++++ Record set

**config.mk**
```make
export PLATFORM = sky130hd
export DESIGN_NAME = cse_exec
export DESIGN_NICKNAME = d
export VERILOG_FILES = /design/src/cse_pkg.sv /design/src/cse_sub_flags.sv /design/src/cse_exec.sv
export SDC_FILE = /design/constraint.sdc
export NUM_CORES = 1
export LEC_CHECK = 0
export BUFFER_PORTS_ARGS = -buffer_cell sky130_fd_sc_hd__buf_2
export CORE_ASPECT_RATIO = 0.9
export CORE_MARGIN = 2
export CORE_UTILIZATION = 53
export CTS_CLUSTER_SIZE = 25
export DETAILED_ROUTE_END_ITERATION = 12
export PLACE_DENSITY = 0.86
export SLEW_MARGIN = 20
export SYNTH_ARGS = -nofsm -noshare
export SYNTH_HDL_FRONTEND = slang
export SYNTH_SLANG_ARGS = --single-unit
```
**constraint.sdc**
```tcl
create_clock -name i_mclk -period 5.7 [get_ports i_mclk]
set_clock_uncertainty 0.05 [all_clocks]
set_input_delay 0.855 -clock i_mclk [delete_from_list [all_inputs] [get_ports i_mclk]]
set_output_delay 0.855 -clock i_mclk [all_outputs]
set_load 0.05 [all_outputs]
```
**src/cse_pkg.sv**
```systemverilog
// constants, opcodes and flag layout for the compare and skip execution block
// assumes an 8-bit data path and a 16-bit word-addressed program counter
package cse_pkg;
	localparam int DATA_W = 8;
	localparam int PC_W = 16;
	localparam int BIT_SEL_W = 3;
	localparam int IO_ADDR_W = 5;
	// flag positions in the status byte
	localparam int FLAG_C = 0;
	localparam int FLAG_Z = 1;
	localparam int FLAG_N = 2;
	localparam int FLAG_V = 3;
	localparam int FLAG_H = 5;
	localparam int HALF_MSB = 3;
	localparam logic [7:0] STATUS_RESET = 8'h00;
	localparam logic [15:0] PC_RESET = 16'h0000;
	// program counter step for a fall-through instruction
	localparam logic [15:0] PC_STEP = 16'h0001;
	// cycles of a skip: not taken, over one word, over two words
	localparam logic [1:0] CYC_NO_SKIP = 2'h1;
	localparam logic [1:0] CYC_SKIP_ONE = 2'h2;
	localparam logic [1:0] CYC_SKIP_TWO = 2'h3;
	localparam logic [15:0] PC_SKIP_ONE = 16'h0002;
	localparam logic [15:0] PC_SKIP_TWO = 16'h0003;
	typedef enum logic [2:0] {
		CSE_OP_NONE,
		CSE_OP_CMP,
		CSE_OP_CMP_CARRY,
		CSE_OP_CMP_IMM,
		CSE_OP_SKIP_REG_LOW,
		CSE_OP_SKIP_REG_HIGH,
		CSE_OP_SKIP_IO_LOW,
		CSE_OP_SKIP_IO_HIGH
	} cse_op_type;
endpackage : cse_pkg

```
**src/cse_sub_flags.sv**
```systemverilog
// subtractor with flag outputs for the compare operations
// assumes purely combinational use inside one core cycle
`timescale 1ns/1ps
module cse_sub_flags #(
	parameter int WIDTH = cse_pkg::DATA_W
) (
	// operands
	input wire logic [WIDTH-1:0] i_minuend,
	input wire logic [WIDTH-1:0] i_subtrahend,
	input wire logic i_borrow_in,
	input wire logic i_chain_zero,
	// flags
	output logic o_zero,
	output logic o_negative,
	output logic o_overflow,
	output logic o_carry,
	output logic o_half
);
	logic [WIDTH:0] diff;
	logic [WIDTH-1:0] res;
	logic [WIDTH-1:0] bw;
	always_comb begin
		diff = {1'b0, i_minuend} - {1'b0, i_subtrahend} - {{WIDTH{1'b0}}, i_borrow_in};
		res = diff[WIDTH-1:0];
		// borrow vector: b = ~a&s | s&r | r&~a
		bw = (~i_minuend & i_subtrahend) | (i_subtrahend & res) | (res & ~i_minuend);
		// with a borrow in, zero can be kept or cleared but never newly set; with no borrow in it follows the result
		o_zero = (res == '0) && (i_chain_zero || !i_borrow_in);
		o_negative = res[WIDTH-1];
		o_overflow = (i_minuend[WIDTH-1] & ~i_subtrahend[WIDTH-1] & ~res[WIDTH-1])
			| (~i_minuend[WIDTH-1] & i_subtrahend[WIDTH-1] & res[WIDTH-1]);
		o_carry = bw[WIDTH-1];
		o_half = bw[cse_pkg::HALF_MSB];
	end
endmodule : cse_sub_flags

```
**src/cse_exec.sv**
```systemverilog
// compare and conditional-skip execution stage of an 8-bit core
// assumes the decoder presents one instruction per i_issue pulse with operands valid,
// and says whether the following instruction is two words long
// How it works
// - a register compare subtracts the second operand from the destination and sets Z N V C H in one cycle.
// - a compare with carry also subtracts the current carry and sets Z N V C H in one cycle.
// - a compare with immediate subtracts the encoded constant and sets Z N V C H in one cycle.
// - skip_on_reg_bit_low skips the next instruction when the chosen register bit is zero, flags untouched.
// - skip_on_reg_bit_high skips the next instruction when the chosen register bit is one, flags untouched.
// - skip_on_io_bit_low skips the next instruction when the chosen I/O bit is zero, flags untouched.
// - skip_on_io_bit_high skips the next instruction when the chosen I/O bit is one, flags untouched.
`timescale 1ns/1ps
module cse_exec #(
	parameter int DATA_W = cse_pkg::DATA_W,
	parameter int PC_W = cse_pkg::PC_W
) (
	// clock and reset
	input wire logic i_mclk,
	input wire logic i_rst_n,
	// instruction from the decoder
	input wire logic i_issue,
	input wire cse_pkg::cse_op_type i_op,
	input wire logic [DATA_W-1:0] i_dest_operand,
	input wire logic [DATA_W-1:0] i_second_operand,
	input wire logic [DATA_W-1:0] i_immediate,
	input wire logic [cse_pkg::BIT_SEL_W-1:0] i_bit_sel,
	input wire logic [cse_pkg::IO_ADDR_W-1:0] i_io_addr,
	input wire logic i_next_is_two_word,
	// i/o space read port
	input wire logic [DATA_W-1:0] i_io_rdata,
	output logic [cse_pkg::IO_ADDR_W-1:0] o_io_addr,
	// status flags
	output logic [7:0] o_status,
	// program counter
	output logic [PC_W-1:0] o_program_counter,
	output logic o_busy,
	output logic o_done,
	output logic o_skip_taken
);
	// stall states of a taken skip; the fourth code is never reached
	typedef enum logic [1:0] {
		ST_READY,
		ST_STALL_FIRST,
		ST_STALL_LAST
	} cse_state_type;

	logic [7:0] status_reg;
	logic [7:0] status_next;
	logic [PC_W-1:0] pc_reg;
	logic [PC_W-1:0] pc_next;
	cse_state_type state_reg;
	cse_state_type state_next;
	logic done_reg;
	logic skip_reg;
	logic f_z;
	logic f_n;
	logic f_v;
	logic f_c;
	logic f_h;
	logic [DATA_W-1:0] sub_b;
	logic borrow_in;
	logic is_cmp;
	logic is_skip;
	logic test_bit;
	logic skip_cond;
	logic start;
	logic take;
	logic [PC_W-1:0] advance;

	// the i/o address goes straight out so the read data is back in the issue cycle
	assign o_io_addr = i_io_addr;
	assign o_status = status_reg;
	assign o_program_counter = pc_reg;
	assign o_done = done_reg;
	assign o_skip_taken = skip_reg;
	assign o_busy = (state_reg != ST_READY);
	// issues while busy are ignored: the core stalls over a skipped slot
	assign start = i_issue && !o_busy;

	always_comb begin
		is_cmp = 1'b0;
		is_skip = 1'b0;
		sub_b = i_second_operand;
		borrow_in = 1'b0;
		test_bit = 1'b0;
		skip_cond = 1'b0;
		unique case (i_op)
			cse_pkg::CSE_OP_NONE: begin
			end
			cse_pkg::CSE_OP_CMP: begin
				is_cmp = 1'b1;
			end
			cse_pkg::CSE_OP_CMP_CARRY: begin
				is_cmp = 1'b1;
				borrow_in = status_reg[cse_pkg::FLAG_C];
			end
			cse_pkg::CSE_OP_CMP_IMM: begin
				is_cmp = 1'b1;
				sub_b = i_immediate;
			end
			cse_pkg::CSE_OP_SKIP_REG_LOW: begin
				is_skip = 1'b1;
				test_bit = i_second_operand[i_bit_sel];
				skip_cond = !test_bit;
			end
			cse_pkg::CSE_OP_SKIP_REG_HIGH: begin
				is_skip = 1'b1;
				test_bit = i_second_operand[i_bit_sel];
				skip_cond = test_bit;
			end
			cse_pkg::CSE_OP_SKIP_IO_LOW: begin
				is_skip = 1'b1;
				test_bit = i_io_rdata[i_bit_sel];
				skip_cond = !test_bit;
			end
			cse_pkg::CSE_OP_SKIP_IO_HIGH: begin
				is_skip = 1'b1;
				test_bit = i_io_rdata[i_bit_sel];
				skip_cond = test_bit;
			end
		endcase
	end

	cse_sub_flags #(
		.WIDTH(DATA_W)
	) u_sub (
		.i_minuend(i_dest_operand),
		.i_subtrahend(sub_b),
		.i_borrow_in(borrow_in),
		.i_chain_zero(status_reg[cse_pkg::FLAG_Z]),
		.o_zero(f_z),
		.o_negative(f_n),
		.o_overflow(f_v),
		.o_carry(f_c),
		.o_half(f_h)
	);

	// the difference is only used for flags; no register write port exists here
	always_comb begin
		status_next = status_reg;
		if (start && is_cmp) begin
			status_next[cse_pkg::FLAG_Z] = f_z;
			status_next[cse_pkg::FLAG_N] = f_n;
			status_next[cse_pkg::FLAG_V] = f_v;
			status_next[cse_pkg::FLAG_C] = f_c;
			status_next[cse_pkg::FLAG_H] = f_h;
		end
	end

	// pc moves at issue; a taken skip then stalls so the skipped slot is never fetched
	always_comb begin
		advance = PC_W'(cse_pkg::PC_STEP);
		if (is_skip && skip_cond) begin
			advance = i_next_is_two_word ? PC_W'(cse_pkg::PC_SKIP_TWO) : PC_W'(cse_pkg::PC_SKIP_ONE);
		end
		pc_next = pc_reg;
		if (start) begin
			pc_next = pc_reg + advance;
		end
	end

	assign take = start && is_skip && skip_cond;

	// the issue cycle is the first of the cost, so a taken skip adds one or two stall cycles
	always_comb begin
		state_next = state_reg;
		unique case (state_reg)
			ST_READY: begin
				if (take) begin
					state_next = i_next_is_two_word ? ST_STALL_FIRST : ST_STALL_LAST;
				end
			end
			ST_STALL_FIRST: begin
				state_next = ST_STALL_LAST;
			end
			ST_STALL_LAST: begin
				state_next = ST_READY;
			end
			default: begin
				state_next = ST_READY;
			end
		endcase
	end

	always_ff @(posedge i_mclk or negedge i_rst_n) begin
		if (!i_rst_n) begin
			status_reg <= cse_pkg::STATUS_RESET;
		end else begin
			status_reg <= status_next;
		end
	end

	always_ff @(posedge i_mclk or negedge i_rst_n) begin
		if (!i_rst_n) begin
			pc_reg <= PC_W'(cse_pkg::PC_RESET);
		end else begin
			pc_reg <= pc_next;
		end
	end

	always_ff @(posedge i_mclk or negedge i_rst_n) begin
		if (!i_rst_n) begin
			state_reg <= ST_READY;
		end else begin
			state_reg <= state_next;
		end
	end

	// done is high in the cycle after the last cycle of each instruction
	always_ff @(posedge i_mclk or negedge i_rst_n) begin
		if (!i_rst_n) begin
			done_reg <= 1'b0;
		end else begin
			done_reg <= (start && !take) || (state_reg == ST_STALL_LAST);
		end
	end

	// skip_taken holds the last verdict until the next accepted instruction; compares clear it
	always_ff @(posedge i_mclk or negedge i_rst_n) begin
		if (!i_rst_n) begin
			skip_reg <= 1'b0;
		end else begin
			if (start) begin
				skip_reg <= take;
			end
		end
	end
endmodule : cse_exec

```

++++++++
++++ Record set

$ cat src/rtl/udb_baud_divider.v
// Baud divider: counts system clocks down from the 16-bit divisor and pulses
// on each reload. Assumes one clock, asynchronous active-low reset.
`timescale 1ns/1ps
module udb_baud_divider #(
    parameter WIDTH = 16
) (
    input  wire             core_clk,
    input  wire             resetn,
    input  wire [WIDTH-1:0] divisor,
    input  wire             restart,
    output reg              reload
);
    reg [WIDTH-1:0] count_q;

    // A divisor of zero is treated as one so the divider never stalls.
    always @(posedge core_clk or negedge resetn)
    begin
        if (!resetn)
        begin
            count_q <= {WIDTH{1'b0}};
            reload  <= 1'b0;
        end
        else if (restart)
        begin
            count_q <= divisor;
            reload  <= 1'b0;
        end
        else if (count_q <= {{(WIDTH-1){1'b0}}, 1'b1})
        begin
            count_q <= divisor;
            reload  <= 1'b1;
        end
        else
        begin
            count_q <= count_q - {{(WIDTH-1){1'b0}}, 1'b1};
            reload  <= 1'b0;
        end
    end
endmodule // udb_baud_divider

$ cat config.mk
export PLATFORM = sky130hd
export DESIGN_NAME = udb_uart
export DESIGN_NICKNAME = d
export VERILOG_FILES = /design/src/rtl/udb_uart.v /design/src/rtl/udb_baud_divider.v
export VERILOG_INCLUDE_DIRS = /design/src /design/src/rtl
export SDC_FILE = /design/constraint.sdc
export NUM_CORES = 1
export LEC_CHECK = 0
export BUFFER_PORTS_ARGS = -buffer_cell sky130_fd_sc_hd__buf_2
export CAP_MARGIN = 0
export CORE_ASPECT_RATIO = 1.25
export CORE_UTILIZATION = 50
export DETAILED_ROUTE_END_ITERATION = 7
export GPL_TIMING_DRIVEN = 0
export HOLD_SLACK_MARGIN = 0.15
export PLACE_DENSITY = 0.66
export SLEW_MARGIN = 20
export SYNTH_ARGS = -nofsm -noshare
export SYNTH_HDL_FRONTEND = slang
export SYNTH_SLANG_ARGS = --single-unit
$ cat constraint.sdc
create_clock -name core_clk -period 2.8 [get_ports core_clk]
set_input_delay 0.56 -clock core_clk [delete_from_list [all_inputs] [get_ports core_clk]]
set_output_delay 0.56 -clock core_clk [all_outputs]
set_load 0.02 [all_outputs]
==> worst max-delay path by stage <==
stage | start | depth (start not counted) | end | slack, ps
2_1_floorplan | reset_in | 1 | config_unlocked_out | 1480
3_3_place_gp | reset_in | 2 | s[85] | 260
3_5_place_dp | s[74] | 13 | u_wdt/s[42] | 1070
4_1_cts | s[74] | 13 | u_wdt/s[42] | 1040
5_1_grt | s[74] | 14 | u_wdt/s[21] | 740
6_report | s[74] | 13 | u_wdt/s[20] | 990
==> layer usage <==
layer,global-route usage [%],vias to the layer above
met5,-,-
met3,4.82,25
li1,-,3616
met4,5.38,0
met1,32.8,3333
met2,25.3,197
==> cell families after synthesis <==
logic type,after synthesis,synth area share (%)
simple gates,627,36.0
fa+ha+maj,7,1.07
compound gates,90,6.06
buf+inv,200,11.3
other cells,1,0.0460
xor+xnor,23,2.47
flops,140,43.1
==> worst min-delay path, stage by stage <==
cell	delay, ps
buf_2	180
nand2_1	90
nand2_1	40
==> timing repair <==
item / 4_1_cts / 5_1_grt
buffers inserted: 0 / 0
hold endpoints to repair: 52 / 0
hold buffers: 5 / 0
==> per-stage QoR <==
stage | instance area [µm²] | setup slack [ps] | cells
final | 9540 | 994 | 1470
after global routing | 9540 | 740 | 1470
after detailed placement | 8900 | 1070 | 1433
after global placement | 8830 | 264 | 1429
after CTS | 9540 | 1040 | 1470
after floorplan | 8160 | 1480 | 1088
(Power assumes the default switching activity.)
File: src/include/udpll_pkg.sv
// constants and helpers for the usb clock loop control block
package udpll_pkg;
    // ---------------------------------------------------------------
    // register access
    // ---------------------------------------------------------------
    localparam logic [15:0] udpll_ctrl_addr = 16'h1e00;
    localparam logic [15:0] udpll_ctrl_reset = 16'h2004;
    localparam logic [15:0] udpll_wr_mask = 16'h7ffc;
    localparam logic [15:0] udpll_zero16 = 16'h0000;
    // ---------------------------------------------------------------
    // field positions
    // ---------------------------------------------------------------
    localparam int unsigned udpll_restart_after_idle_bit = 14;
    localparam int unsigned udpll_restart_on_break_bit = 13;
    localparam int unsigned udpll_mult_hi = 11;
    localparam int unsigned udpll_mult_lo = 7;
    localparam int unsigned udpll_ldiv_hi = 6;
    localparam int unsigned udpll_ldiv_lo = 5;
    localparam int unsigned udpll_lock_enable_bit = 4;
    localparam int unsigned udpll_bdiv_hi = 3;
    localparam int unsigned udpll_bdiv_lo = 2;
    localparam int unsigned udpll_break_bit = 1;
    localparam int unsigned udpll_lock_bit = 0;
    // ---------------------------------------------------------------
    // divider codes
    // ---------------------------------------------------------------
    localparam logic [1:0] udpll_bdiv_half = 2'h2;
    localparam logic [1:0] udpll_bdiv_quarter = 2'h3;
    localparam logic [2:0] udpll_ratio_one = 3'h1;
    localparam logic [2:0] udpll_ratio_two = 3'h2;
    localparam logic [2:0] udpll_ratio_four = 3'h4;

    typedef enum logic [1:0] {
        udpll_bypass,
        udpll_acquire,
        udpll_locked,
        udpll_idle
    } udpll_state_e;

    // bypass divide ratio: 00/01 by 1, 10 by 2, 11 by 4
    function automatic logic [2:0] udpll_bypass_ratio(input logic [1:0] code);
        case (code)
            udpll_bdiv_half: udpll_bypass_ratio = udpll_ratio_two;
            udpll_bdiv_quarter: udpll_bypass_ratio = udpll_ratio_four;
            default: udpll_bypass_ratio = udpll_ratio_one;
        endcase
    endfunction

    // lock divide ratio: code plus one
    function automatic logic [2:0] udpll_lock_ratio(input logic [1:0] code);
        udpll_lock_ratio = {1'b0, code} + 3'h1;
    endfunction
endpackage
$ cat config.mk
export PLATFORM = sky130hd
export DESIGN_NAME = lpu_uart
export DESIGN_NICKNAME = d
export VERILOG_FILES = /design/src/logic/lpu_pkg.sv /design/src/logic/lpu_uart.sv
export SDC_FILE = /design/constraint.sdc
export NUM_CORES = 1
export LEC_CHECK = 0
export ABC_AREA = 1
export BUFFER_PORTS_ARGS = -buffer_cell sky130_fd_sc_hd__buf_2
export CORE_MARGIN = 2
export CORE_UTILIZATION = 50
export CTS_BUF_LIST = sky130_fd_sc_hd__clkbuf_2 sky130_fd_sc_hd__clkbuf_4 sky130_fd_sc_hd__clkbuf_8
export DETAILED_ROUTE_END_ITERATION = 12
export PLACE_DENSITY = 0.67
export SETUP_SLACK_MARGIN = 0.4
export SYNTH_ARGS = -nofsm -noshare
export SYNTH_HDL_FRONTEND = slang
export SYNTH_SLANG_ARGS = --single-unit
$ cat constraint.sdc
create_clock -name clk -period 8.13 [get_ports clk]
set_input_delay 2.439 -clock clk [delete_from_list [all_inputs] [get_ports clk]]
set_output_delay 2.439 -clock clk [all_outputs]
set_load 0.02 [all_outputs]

++++++++

• [What needs to be done] Every line above that includes the string "buffers" needs to be copied.

• [Finished task]
buffers inserted: 0 / 0
hold buffers: 5 / 0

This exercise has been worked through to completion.